Recorded information: Begin

**src/rtl/fp_align_stage.sv**
```systemverilog
// Two-stage single-precision operand aligner: S1 orders the operands by magnitude,
// S2 right-shifts the smaller mantissa with guard/round/sticky for the adder.
module fp_align_stage (
  input  logic        clk,
  input  logic        rst,
  input  logic [31:0] a,
  input  logic [31:0] b,
  input  logic        in_valid,
  output logic        in_ready,
  output logic        out_valid,
  input  logic        out_ready,
  output logic        big_sign,
  output logic        eff_sub,
  output logic [7:0]  big_exp,
  output logic [23:0] big_mant,
  output logic [26:0] small_mant
);

  // Stage enables: a stage loads when its successor is empty or draining.
  logic s1_vld_q, s2_vld_q;
  logic s1_en, s2_en;

  assign s2_en    = !s2_vld_q || out_ready;
  assign s1_en    = !s1_vld_q || s2_en;
  assign in_ready = s1_en;

  // ---------------- S1: compare / swap ----------------
  logic [7:0]  ea, eb;
  logic [23:0] ma, mb;
  logic [8:0]  d_ab, d_ba;
  logic        a_big;

  logic        s1_sign_d, s1_eff_d;
  logic [7:0]  s1_exp_d, s1_diff_d;
  logic [23:0] s1_bm_d, s1_sm_d;

  logic        s1_sign_q, s1_eff_q;
  logic [7:0]  s1_exp_q, s1_diff_q;
  logic [23:0] s1_bm_q, s1_sm_q;

  always_comb begin
    // Denormals/zero carry no hidden bit but sit at exponent 1.
    ea   = (a[30:23] == 8'd0) ? 8'd1 : a[30:23];
    eb   = (b[30:23] == 8'd0) ? 8'd1 : b[30:23];
    ma   = {|a[30:23], a[22:0]};
    mb   = {|b[30:23], b[22:0]};
    d_ab = {1'b0, ea} + {1'b0, ~eb} + 9'd1;
    d_ba = {1'b0, eb} + {1'b0, ~ea} + 9'd1;
    // Carry out with a nonzero difference means ea > eb; ties fall to the mantissa.
    a_big = (d_ab[8] && (d_ab[7:0] != 8'd0)) || ((ea == eb) && (ma >= mb));

    s1_sign_d = a_big ? a[31]    : b[31];
    s1_eff_d  = a[31] ^ b[31];
    s1_exp_d  = a_big ? a[30:23] : b[30:23];
    s1_bm_d   = a_big ? ma       : mb;
    s1_sm_d   = a_big ? mb       : ma;
    s1_diff_d = a_big ? d_ab[7:0] : d_ba[7:0];
  end

  // ---------------- S2: align shift ----------------
  logic [26:0] ext, shifted, lost, s2_sm_d;

  always_comb begin
    ext     = {s1_sm_q, 3'b000};
    shifted = ext >> s1_diff_q;
    lost    = ext & ~(27'h7FF_FFFF << s1_diff_q);
    if (s1_diff_q >= 8'd27)
      s2_sm_d = {26'd0, |s1_sm_q};
    else
      s2_sm_d = shifted | {26'd0, |lost};
  end

  logic        s2_sign_q, s2_eff_q;
  logic [7:0]  s2_exp_q;
  logic [23:0] s2_bm_q;
  logic [26:0] s2_sm_q;

  always_ff @(posedge clk or posedge rst) begin
    if (rst) begin
      s1_vld_q <= 1'b0;
      s2_vld_q <= 1'b0;
    end else begin
      if (s1_en) s1_vld_q <= in_valid;
      if (s2_en) s2_vld_q <= s1_vld_q;
    end
  end

  always_ff @(posedge clk or posedge rst) begin
    if (rst) begin
      s1_sign_q <= 1'b0;
      s1_eff_q  <= 1'b0;
      s1_exp_q  <= 8'd0;
      s1_diff_q <= 8'd0;
      s1_bm_q   <= 24'd0;
      s1_sm_q   <= 24'd0;
      s2_sign_q <= 1'b0;
      s2_eff_q  <= 1'b0;
      s2_exp_q  <= 8'd0;
      s2_bm_q   <= 24'd0;
      s2_sm_q   <= 27'd0;
    end else begin
      if (s1_en && in_valid) begin
        s1_sign_q <= s1_sign_d;
        s1_eff_q  <= s1_eff_d;
        s1_exp_q  <= s1_exp_d;
        s1_diff_q <= s1_diff_d;
        s1_bm_q   <= s1_bm_d;
        s1_sm_q   <= s1_sm_d;
      end
      if (s2_en && s1_vld_q) begin
        s2_sign_q <= s1_sign_q;
        s2_eff_q  <= s1_eff_q;
        s2_exp_q  <= s1_exp_q;
        s2_bm_q   <= s1_bm_q;
        s2_sm_q   <= s2_sm_d;
      end
    end
  end

  assign out_valid  = s2_vld_q;
  assign big_sign   = s2_sign_q;
  assign eff_sub    = s2_eff_q;
  assign big_exp    = s2_exp_q;
  assign big_mant   = s2_bm_q;
  assign small_mant = s2_sm_q;

endmodule
```
**config.mk**
```make
export PLATFORM = sky130hd
export DESIGN_NAME = fp_align_stage
export DESIGN_NICKNAME = d
export VERILOG_FILES = /design/src/rtl/fp_align_stage.sv
export SDC_FILE = /design/constraint.sdc
export NUM_CORES = 1
export LEC_CHECK = 0
export CORE_UTILIZATION = 35
export CTS_CLUSTER_SIZE = 40
export DETAILED_ROUTE_END_ITERATION = 6
export PLACE_DENSITY = 0.63
export SKIP_CTS_REPAIR_TIMING = 1
export SLEW_MARGIN = 20
export SYNTH_ARGS = -nofsm -noshare
export SYNTH_HDL_FRONTEND = slang
export SYNTH_SLANG_ARGS = --single-unit
```
**constraint.sdc**
```tcl
create_clock -name clk -period 7.3 [get_ports clk]
set_clock_uncertainty 0.2 [all_clocks]
set_input_delay 1.825 -clock clk [delete_from_list [all_inputs] [get_ports clk]]
set_output_delay 1.825 -clock clk [all_outputs]
set_load 0.02 [all_outputs]
```
==> summary.txt <==
Final layout
  – Synthesis-to-finish area growth: 24.5%
  – Antenna cells: 0
  – Share of cells above drive strength 1: 0.104
  – Total Nets Final: approximately 1200

Clock tree
  – Total CTS buffers: 17
  – Clock Latency Late Sink: about 0.42 ns
  – CTS Buffer Depth: 2
  – CTS tree: done
  – Clock Sinks: roughly 130
  – Root buf cell: clkbuf_16
  – H-tree depth: 4
  – Worst-path clk slew: ~0.060 ns

Timing
  – Final setup viols: 0
  – Worst-Margin Slew: 0.935 ns
  – Relative slew slack: 0.377
  – Fmax: 171 MHz
  – Setup TNS Final: 0 ns
  – Tcrit/Tclk final: 0.803
  – Final hold viol count: 0
  – Final min period: roughly 5.9 ns
  – WHS: 0.261 ns
  – RSZ-0062 raised after global routing: false
  – Fin. max-slew vios: 0

Power
  – PD cells: between 200 and 300 mW/mm^2
  – Worst VDD drop: ~0.14 mV
  – Leakage: between 0.004 and 0.005 uW

Global routing
  – Gr usage total: 0.199
  – GR Util met3: 0.0371
  – Largest net degree at the start of global routing: 94
  – Vias in the first global route: roughly 7000
  – Congestion Overflow GR: 0
  – Initial antenna violation count: 0
  – Most Crowded Layer GR: met2
  – Met1 Use GR: 0.274
  – Grt met2 use: 0.311
  – First-pass GRT wire length: 38200 um

Routing
  – Iteration-0 DRC Markers: approximately 530
  – Routed length per instance: 16.9 um
  – Via count: 7363
  – DRC Markers: 0
  – Detailed Route WL: 23300 um
  – Vias per inst: 5.34
  – Router iterations before antenna repair: 5
  – Post-route ant nets: 0

Yosys
  – Ys flop type: dfrtp_1
  – Gate Count Post-Synth: 968
  – Post-synth EDFFs: 0
  – Net Count, Synth: about 1100
  – Area contributors post-synth: dfrtp_1, nand2_1, ha_1, mux2_2, a31oi_1
  – Post-Syn Area: 0.00833 sq mm
  – Count leader, synth: nand2_1
  – Sequential share of the synthesized area: 0.388
  – Synth async-reset ratio: 1.00
  – Synthesized flop and latch total: 129
  – Synth cell count leaders: nand2_1, dfrtp_1, nor2_1, a31oi_1, clkbuf_1
  – Leading area contributor after synthesis: dfrtp_1
  – YS warnings: 0
  – Yosys top cell area share: 0.388
  – Mean Syn Cell Area: about 8.6 sq um
  – Distinct cells, synth: 63

Setup path
  – Crit Path Class: input port to flip-flop
  – Critical path capture point type: flip-flop
  – Worst Path Required: roughly 7.4 ns
  – Crit Path Max Fanout: 29
  – Worst-path cell chain: clkdlybuf4s50_1 -> nor4_1 -> nand2_1 -> nand2b_1 -> inv_1 -> ha_1 -> fa_1 -> nor2b_1 -> o31a_1 -> o31a_1 -> nor3_1 -> o32ai_2 -> o21a_2 -> buf_4 -> nand2_1 -> a31oi_1
  – Top delay family on crit path: compound AO/OA/AOI/OAI gates
  – Arr. time, crit path: approximately 6.0 ns
  – Critical Path Start Type: input port
  – Crit path max-delay cell type: o21a_2
  – Max incr delay on CP: 0.65 ns
  – Worst path buffer plus inverter count: 3

Placed design
  – GP Congestion: between 0.8 and 0.9
  – Port Buffers: 130
  – HPWL Detailed: around 17000 um

Hold path
  – Worst hold path type: flip-flop to flip-flop

Floorplan
  – Die X-Extent: around 160 um
  – IO Count: approximately 130
  – Rows: 56
  – Chip height: 156 um
  – Core footprint: between 0.02 and 0.025 sq mm
  – Starting Density: 0.356
  – Die area: approximately 0.024 sq mm

Status
  – Status: complete, no violations

Flow run
  – Count of maximum capacitance violations: 0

Recorded information: End

What you should do: Using the entries above, repeat only the lines from the one containing "usage total: 0.199" through the one containing "latch total: 129", end lines included.

The answer:
  – Gr usage total: 0.199
  – GR Util met3: 0.0371
  – Largest net degree at the start of global routing: 94
  – Vias in the first global route: roughly 7000
  – Congestion Overflow GR: 0
  – Initial antenna violation count: 0
  – Most Crowded Layer GR: met2
  – Met1 Use GR: 0.274
  – Grt met2 use: 0.311
  – First-pass GRT wire length: 38200 um

Routing
  – Iteration-0 DRC Markers: approximately 530
  – Routed length per instance: 16.9 um
  – Via count: 7363
  – DRC Markers: 0
  – Detailed Route WL: 23300 um
  – Vias per inst: 5.34
  – Router iterations before antenna repair: 5
  – Post-route ant nets: 0

Yosys
  – Ys flop type: dfrtp_1
  – Gate Count Post-Synth: 968
  – Post-synth EDFFs: 0
  – Net Count, Synth: about 1100
  – Area contributors post-synth: dfrtp_1, nand2_1, ha_1, mux2_2, a31oi_1
  – Post-Syn Area: 0.00833 sq mm
  – Count leader, synth: nand2_1
  – Sequential share of the synthesized area: 0.388
  – Synth async-reset ratio: 1.00
  – Synthesized flop and latch total: 129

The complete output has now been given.